WASHINGTON, D.C. 20549

                                    FORM 8-K

                Current Report Pursuant to Section 13 or 15(d) of
                       the Securities Exchange Act of 1934

                        Date of Report: February 06, 2006
                Date of Earliest Event Reported: January 31, 2006

                            NATURAL GAS SYSTEMS, INC.
             (Exact Name of Registrant as Specified in its Charter)

                 (State or Other Jurisdiction of Incorporation)

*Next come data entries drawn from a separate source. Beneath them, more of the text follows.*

[src/rtl/polar_sc_ctrl.sv]
module polar_sc_ctrl
   import polar_sc_pkg::*;
#(
   parameter  int LOG_N = 3,
   localparam int N     = 1 << LOG_N,
   localparam int SW    = $clog2(LOG_N + 1)
) (
   input  logic             clk_i,
   input  logic             rst_ni,
   input  logic             start_i,
   output logic             busy_o,
   output logic [SW-1:0]    stage_o,
   output pe_op_e           op_o,
   output logic [LOG_N-1:0] idx_o,
   output logic             dec_o
);

   logic             busy_q;
   logic [SW-1:0]    stage_q;
   pe_op_e           op_q;
   logic [LOG_N-1:0] idx_q, idx_nxt;

   // Highest level touched by the next bit: its lowest set index bit.
   function automatic logic [SW-1:0] low_one(input logic [LOG_N-1:0] v);
      logic [SW-1:0] r;
      r = '0;
      for (int k = LOG_N - 1; k >= 0; k--) begin
         if (v[k]) r = SW'(k);
      end
      return r;
   endfunction

   assign idx_nxt = idx_q + 1'b1;

   always_ff @(posedge clk_i or negedge rst_ni) begin
      if (!rst_ni) begin
         busy_q  <= 1'b0;
         stage_q <= '0;
         op_q    <= OP_F;
         idx_q   <= '0;
      end else if (!busy_q) begin
         if (start_i) begin
            busy_q  <= 1'b1;
            stage_q <= SW'(LOG_N - 1);
            op_q    <= OP_F;
            idx_q   <= '0;
         end
      end else if (stage_q == '0) begin
         if (idx_q == LOG_N'(N - 1)) begin
            busy_q <= 1'b0;
         end else begin
            idx_q   <= idx_nxt;
            stage_q <= low_one(idx_nxt);
            op_q    <= OP_G;
         end
      end else begin
         stage_q <= stage_q - 1'b1;
         op_q    <= OP_F;
      end
   end

   assign busy_o  = busy_q;
   assign stage_o = stage_q;
   assign op_o    = op_q;
   assign idx_o   = idx_q;
   assign dec_o   = busy_q && (stage_q == '0);

   // a non-bottom level is always followed by the level below, using f
   p_stage_walk_r1: assert property (@(posedge clk_i) disable iff (!rst_ni)
      busy_q && stage_q != '0 |=> busy_q && stage_q == $past(stage_q) - 1'b1 && op_q == OP_F);

   // after a decided bit that is not the last, the next bit opens with g
   p_next_bit_r5: assert property (@(posedge clk_i) disable iff (!rst_ni)
      busy_q && stage_q == '0 && idx_q != LOG_N'(N - 1)
      |=> busy_q && op_q == OP_G && idx_q == $past(idx_q) + 1'b1);

   // the decode ends right after the last bit
   p_finish_r7: assert property (@(posedge clk_i) disable iff (!rst_ni)
      busy_q && stage_q == '0 && idx_q == LOG_N'(N - 1) |=> !busy_q);

   // a start in mid-decode does not restart the schedule
   p_busy_start_r8: assert property (@(posedge clk_i) disable iff (!rst_ni)
      busy_q && start_i && stage_q != '0
      |=> busy_q && idx_q == $past(idx_q) && stage_q != SW'(LOG_N - 1));

endmodule

[src/rtl/polar_sc_psum.sv]
module polar_sc_psum
   import polar_sc_pkg::*;
#(
   parameter  int LOG_N = 3,
   localparam int N     = 1 << LOG_N,
   localparam int SW    = $clog2(LOG_N + 1)
) (
   input  logic             clk_i,
   input  logic             rst_ni,
   input  logic             we_i,
   input  logic [LOG_N-1:0] idx_i,
   input  logic             bit_i,
   output logic [N-2:0]     psum_o
);

   logic [N-2:0]  ps_q;
   logic [N-2:0]  chain;
   logic [SW-1:0] wlev;

   // chain holds, per level k, the encoding of the subtree just completed
   // at level k when bit_i closes it.
   assign chain[0] = bit_i;
   for (genvar k = 1; k < LOG_N; k++) begin : g_lvl
      for (genvar j = 0; j < (1 << k); j++) begin : g_ent
         if (j < (1 << (k - 1))) begin : g_left
            assign chain[tree_base(k) + j] = ps_q[tree_base(k - 1) + j] ^ chain[tree_base(k - 1) + j];
         end else begin : g_right
            assign chain[tree_base(k) + j] = chain[tree_base(k - 1) + j - (1 << (k - 1))];
         end
      end
   end

   // The completed subtree is a left child at the lowest zero bit of idx.
   always_comb begin
      wlev = '0;
      for (int k = LOG_N - 1; k >= 0; k--) begin
         if (!idx_i[k]) wlev = SW'(k);
      end
   end

   always_ff @(posedge clk_i or negedge rst_ni) begin
      if (!rst_ni) begin
         ps_q <= '0;
      end else if (we_i && idx_i != LOG_N'(N - 1)) begin
         for (int k = 0; k < LOG_N; k++) begin
            if (wlev == SW'(k)) begin
               for (int j = 0; j < (1 << k); j++) begin
                  ps_q[tree_base(k) + j] <= chain[tree_base(k) + j];
               end
            end
         end
      end
   end

   assign psum_o = ps_q;

endmodule

[src/rtl/polar_sc_dec.sv]
module polar_sc_dec
   import polar_sc_pkg::*;
#(
   parameter  int LOG_N = 3,
   parameter  int LLR_W = 6,
   localparam int N     = 1 << LOG_N
) (
   input  logic               clk_i,
   input  logic               rst_ni,
   input  logic               start_i,
   input  logic [N*LLR_W-1:0] llr_i,
   input  logic [N-1:0]       frozen_i,
   output logic [N-1:0]       bits_o,
   output logic [N-1:0]       bit_vld_o,
   output logic               done_o
);

   localparam int SW     = $clog2(LOG_N + 1);
   localparam int NODE_HI = 2 * N - 2;

   if (LOG_N < 1 || LOG_N > 8) begin : g_bad_log_n
      $error("LOG_N must lie in 1..8");
   end
   if (LLR_W < 3) begin : g_bad_llr_w
      $error("LLR_W must be at least 3");
   end

   logic             busy, dec;
   logic [SW-1:0]    stage;
   pe_op_e           op;
   logic [LOG_N-1:0] idx;
   logic [N-2:0]     psum;
   logic             accept, dbit;
   logic [N-1:0]     frz_q, bits_q, vld_q;
   logic             done_q;

   // Node storage levels 1..LOG_N-1 plus channel level LOG_N, flat-indexed.
   logic signed [LLR_W-1:0] node_q [1:NODE_HI];
   logic signed [LLR_W-1:0] pe_y   [0:N-2];

   assign accept = start_i && !busy;

   polar_sc_ctrl #(.LOG_N(LOG_N)) u_ctrl (
      .clk_i   (clk_i),
      .rst_ni  (rst_ni),
      .start_i (start_i),
      .busy_o  (busy),
      .stage_o (stage),
      .op_o    (op),
      .idx_o   (idx),
      .dec_o   (dec)
   );

   polar_sc_psum #(.LOG_N(LOG_N)) u_psum (
      .clk_i  (clk_i),
      .rst_ni (rst_ni),
      .we_i   (dec),
      .idx_i  (idx),
      .bit_i  (dbit),
      .psum_o (psum)
   );

   // Tree of PEs: level l has 2**l elements reading level l+1.
   for (genvar l = 0; l < LOG_N; l++) begin : g_stage
      for (genvar j = 0; j < (1 << l); j++) begin : g_pe
         polar_sc_pe #(.LLR_W(LLR_W)) u_pe (
            .a_i    (node_q[tree_base(l + 1) + j]),
            .b_i    (node_q[tree_base(l + 1) + j + (1 << l)]),
            .psum_i (psum[tree_base(l) + j]),
            .op_i   (op),
            .y_o    (pe_y[tree_base(l) + j])
         );
      end
   end

   always_ff @(posedge clk_i or negedge rst_ni) begin
      if (!rst_ni) begin
         for (int e = 1; e <= NODE_HI; e++) node_q[e] <= '0;
      end else begin
         if (accept) begin
            for (int j = 0; j < N; j++) begin
               node_q[tree_base(LOG_N) + j] <= $signed(llr_i[j*LLR_W +: LLR_W]);
            end
         end
         for (int l = 1; l < LOG_N; l++) begin
            if (busy && stage == SW'(l)) begin
               for (int j = 0; j < (1 << l); j++) begin
                  node_q[tree_base(l) + j] <= pe_y[tree_base(l) + j];
               end
            end
         end
      end
   end

   // Decision unit: frozen forces 0, strictly positive LLR gives 0.
   assign dbit = !frz_q[idx] && !(pe_y[0] > 0);

   always_ff @(posedge clk_i or negedge rst_ni) begin
      if (!rst_ni) begin
         frz_q  <= '0;
         bits_q <= '0;
         vld_q  <= '0;
         done_q <= 1'b0;
      end else begin
         vld_q  <= '0;
         done_q <= 1'b0;
         if (accept) begin
            frz_q  <= frozen_i;
            bits_q <= '0;
         end
         if (dec) begin
            bits_q[idx] <= dbit;
            vld_q       <= N'(1) << idx;
            done_q      <= (idx == LOG_N'(N - 1));
         end
      end
   end

   assign bits_o    = bits_q;
   assign bit_vld_o = vld_q;
   assign done_o    = done_q;

   // at most one bit is reported per cycle
   p_vld_onehot_r1: assert property (@(posedge clk_i) disable iff (!rst_ni)
      $onehot0(bit_vld_o));

   // bits are reported in ascending order with no gap inside a pair
   p_vld_order_r1: assert property (@(posedge clk_i) disable iff (!rst_ni)
      (|bit_vld_o) && !bit_vld_o[N-1]
      |=> !(|bit_vld_o) || bit_vld_o == ($past(bit_vld_o) << 1));

   // done accompanies the last bit
   p_done_last_r7: assert property (@(posedge clk_i) disable iff (!rst_ni)
      done_o |-> bit_vld_o[N-1]);

   // a reported frozen position is zero
   p_frozen_low_r4: assert property (@(posedge clk_i) disable iff (!rst_ni)
      (|(bit_vld_o & frz_q)) |-> !(|(bit_vld_o & bits_o)));

endmodule

[config.mk]
export PLATFORM = sky130hd
export DESIGN_NAME = polar_sc_dec
export DESIGN_NICKNAME = d
export VERILOG_FILES = /design/src/rtl/polar_sc_pkg.sv /design/src/rtl/polar_sc_pe.sv /design/src/rtl/polar_sc_ctrl.sv /design/src/rtl/polar_sc_psum.sv /design/src/rtl/polar_sc_dec.sv
export SDC_FILE = /design/constraint.sdc
export NUM_CORES = 1
export LEC_CHECK = 0
export ABC_AREA = 1
export BUFFER_PORTS_ARGS = -buffer_cell sky130_fd_sc_hd__buf_2
export CORE_ASPECT_RATIO = 0.7
export CORE_MARGIN = 8
export CORE_UTILIZATION = 55
export DETAILED_ROUTE_END_ITERATION = 6
export MAX_ROUTING_LAYER = met4
export PLACE_DENSITY = 0.73
export RECOVER_POWER = 100
export SLEW_MARGIN = 40
export SYNTH_ARGS = -nofsm -noshare
export SYNTH_HDL_FRONTEND = slang
export SYNTH_SLANG_ARGS = --single-unit
[constraint.sdc]
create_clock -name clk_i -period 4.9 [get_ports clk_i]
set_clock_uncertainty 0.2 [all_clocks]
set_input_delay 0 -clock clk_i [delete_from_list [all_inputs] [get_ports clk_i]]
set_output_delay 0 -clock clk_i [all_outputs]
set_load 0.02 [all_outputs]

        0-27862                                    41-1781991
 --------------------------            --------------------------------------
(Commission File Number)               (I.R.S. Employer Identification No.)

820 Gessner, Suite 1340, Houston, Texas                     77024
--------------------------------------                --------------------
(Address of Principal Executive Offices)                  (Zip Code)

                                 (713) 935-0122
              (Registrant's Telephone Number, Including Area Code)

          (Former Name or Former Address, if Changed Since Last Report)


Item 1.01 Entry Into a Material Definitive Agreement

Item 2.01 Completion of Acquisition or Disposition of Assets

Item 2.03. Creation of a Direct Financial Obligation or an Obligation under and
Off-Balance Sheet Arrangement of a Registrant

Item 3.02 Unregistered Sale of Equity Securities

Item 9.01 Financial Statements and Exhibits



Purchase of Net Revenue Interests

      On January 31, 2006, a subsidiary of Natural Gas Systems, Inc. ("NGS" or
the "Company") entered into an agreement with an unrelated third party to
acquire an additional net revenue interest in producing oil and gas properties
located in Louisiana, for total consideration of $1.0 million. This acquisition
was consummated on January 31, 2006. The Company believes that the net revenue
interest acquired will be accretive to earnings and cash flow. Funds to acquire
the property were provided by Prospect Energy Corporation, through an additional
$1.0 million advance under the Loan Agreement, dated February 3, 2005, as
amended on January 31, 2006 and as described in Item 2.03 below.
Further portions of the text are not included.